**Assigned task**
The entries are to be written out again with no differences.

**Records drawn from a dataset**
--------------------------------------------------
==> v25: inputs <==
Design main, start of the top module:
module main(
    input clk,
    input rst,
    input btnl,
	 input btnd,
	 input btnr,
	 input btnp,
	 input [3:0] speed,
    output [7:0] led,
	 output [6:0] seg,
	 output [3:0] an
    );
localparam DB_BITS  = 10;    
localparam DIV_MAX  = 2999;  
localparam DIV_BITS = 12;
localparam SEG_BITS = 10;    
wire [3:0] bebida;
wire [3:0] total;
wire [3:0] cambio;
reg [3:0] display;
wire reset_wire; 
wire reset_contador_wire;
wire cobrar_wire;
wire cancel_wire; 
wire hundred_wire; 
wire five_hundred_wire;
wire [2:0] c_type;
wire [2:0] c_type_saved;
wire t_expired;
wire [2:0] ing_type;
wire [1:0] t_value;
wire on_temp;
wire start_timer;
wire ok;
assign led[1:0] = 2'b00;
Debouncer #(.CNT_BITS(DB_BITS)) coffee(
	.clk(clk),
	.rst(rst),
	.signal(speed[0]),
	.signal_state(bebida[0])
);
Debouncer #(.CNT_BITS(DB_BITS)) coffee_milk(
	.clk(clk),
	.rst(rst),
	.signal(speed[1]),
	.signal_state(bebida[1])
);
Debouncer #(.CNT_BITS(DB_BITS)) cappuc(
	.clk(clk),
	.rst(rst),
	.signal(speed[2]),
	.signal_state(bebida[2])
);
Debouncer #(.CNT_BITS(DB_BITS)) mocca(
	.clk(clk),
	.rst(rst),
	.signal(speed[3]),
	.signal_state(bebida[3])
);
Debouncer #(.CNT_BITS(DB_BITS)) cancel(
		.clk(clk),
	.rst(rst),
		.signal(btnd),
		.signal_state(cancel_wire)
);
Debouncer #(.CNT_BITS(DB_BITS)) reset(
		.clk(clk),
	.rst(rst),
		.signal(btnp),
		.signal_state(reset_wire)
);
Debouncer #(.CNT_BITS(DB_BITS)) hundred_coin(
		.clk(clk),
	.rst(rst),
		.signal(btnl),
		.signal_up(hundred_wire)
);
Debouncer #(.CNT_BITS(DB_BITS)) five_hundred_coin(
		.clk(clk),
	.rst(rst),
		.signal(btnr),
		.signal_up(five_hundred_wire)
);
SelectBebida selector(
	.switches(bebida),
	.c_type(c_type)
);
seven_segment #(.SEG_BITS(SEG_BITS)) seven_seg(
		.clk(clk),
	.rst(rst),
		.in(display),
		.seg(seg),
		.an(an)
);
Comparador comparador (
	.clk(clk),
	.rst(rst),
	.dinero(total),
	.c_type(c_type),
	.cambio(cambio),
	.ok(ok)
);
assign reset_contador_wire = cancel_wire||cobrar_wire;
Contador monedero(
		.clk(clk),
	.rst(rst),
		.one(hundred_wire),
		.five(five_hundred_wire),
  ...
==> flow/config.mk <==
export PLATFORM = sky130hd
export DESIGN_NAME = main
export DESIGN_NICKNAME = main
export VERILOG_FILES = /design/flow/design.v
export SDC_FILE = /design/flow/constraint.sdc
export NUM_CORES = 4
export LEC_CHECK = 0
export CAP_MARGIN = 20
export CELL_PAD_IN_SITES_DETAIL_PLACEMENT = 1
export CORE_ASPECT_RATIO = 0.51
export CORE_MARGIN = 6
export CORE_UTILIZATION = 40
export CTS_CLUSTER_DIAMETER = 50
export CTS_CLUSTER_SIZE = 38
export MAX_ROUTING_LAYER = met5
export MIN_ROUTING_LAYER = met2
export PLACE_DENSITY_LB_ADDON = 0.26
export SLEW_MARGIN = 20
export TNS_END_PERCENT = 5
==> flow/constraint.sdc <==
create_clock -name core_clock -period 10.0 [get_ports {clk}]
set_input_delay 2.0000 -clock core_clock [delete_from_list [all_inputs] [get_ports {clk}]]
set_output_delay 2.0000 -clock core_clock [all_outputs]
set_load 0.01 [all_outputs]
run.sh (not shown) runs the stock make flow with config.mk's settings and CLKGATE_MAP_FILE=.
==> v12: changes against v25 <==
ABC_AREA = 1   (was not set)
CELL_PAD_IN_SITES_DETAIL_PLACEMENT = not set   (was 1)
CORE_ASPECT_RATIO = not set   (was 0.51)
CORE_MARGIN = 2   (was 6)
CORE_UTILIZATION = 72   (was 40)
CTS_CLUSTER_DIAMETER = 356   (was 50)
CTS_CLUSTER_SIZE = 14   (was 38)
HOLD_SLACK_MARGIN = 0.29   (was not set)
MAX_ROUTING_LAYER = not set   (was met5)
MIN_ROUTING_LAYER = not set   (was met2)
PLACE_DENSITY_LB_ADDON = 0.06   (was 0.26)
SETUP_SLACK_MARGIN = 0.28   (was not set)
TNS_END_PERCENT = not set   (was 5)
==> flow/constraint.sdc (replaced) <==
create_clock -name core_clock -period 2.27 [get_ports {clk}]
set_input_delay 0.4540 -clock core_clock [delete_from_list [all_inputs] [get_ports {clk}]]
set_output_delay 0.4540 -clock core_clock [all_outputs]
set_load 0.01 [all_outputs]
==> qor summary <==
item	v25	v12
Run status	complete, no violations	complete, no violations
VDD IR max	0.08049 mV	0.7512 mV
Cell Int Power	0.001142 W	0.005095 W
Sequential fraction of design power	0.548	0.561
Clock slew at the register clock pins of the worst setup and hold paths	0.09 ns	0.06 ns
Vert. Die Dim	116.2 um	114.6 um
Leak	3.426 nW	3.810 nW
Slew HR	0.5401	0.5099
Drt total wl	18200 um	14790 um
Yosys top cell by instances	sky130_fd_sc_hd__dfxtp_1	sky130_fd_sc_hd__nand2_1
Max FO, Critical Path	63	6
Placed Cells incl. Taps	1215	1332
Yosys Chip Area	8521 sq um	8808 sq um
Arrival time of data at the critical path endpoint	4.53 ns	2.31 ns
--------------------------------------------------
**Your response**
==> v25: inputs <==
Design main, start of the top module:
module main(
    input clk,
    input rst,
    input btnl,
	 input btnd,
	 input btnr,
	 input btnp,
	 input [3:0] speed,
    output [7:0] led,
	 output [6:0] seg,
	 output [3:0] an
    );
localparam DB_BITS  = 10;    
localparam DIV_MAX  = 2999;  
localparam DIV_BITS = 12;
localparam SEG_BITS = 10;    
wire [3:0] bebida;
wire [3:0] total;
wire [3:0] cambio;
reg [3:0] display;
wire reset_wire; 
wire reset_contador_wire;
wire cobrar_wire;
wire cancel_wire; 
wire hundred_wire; 
wire five_hundred_wire;
wire [2:0] c_type;
wire [2:0] c_type_saved;
wire t_expired;
wire [2:0] ing_type;
wire [1:0] t_value;
wire on_temp;
wire start_timer;
wire ok;
assign led[1:0] = 2'b00;
Debouncer #(.CNT_BITS(DB_BITS)) coffee(
	.clk(clk),
	.rst(rst),
	.signal(speed[0]),
	.signal_state(bebida[0])
);
Debouncer #(.CNT_BITS(DB_BITS)) coffee_milk(
	.clk(clk),
	.rst(rst),
	.signal(speed[1]),
	.signal_state(bebida[1])
);
Debouncer #(.CNT_BITS(DB_BITS)) cappuc(
	.clk(clk),
	.rst(rst),
	.signal(speed[2]),
	.signal_state(bebida[2])
);
Debouncer #(.CNT_BITS(DB_BITS)) mocca(
	.clk(clk),
	.rst(rst),
	.signal(speed[3]),
	.signal_state(bebida[3])
);
Debouncer #(.CNT_BITS(DB_BITS)) cancel(
		.clk(clk),
	.rst(rst),
		.signal(btnd),
		.signal_state(cancel_wire)
);
Debouncer #(.CNT_BITS(DB_BITS)) reset(
		.clk(clk),
	.rst(rst),
		.signal(btnp),
		.signal_state(reset_wire)
);
Debouncer #(.CNT_BITS(DB_BITS)) hundred_coin(
		.clk(clk),
	.rst(rst),
		.signal(btnl),
		.signal_up(hundred_wire)
);
Debouncer #(.CNT_BITS(DB_BITS)) five_hundred_coin(
		.clk(clk),
	.rst(rst),
		.signal(btnr),
		.signal_up(five_hundred_wire)
);
SelectBebida selector(
	.switches(bebida),
	.c_type(c_type)
);
seven_segment #(.SEG_BITS(SEG_BITS)) seven_seg(
		.clk(clk),
	.rst(rst),
		.in(display),
		.seg(seg),
		.an(an)
);
Comparador comparador (
	.clk(clk),
	.rst(rst),
	.dinero(total),
	.c_type(c_type),
	.cambio(cambio),
	.ok(ok)
);
assign reset_contador_wire = cancel_wire||cobrar_wire;
Contador monedero(
		.clk(clk),
	.rst(rst),
		.one(hundred_wire),
		.five(five_hundred_wire),
  ...
==> flow/config.mk <==
export PLATFORM = sky130hd
export DESIGN_NAME = main
export DESIGN_NICKNAME = main
export VERILOG_FILES = /design/flow/design.v
export SDC_FILE = /design/flow/constraint.sdc
export NUM_CORES = 4
export LEC_CHECK = 0
export CAP_MARGIN = 20
export CELL_PAD_IN_SITES_DETAIL_PLACEMENT = 1
export CORE_ASPECT_RATIO = 0.51
export CORE_MARGIN = 6
export CORE_UTILIZATION = 40
export CTS_CLUSTER_DIAMETER = 50
export CTS_CLUSTER_SIZE = 38
export MAX_ROUTING_LAYER = met5
export MIN_ROUTING_LAYER = met2
export PLACE_DENSITY_LB_ADDON = 0.26
export SLEW_MARGIN = 20
export TNS_END_PERCENT = 5
==> flow/constraint.sdc <==
create_clock -name core_clock -period 10.0 [get_ports {clk}]
set_input_delay 2.0000 -clock core_clock [delete_from_list [all_inputs] [get_ports {clk}]]
set_output_delay 2.0000 -clock core_clock [all_outputs]
set_load 0.01 [all_outputs]
run.sh (not shown) runs the stock make flow with config.mk's settings and CLKGATE_MAP_FILE=.
==> v12: changes against v25 <==
ABC_AREA = 1   (was not set)
CELL_PAD_IN_SITES_DETAIL_PLACEMENT = not set   (was 1)
CORE_ASPECT_RATIO = not set   (was 0.51)
CORE_MARGIN = 2   (was 6)
CORE_UTILIZATION = 72   (was 40)
CTS_CLUSTER_DIAMETER = 356   (was 50)
CTS_CLUSTER_SIZE = 14   (was 38)
HOLD_SLACK_MARGIN = 0.29   (was not set)
MAX_ROUTING_LAYER = not set   (was met5)
MIN_ROUTING_LAYER = not set   (was met2)
PLACE_DENSITY_LB_ADDON = 0.06   (was 0.26)
SETUP_SLACK_MARGIN = 0.28   (was not set)
TNS_END_PERCENT = not set   (was 5)
==> flow/constraint.sdc (replaced) <==
create_clock -name core_clock -period 2.27 [get_ports {clk}]
set_input_delay 0.4540 -clock core_clock [delete_from_list [all_inputs] [get_ports {clk}]]
set_output_delay 0.4540 -clock core_clock [all_outputs]
set_load 0.01 [all_outputs]
==> qor summary <==
item	v25	v12
Run status	complete, no violations	complete, no violations
VDD IR max	0.08049 mV	0.7512 mV
Cell Int Power	0.001142 W	0.005095 W
Sequential fraction of design power	0.548	0.561
Clock slew at the register clock pins of the worst setup and hold paths	0.09 ns	0.06 ns
Vert. Die Dim	116.2 um	114.6 um
Leak	3.426 nW	3.810 nW
Slew HR	0.5401	0.5099
Drt total wl	18200 um	14790 um
Yosys top cell by instances	sky130_fd_sc_hd__dfxtp_1	sky130_fd_sc_hd__nand2_1
Max FO, Critical Path	63	6
Placed Cells incl. Taps	1215	1332
Yosys Chip Area	8521 sq um	8808 sq um
Arrival time of data at the critical path endpoint	4.53 ns	2.31 ns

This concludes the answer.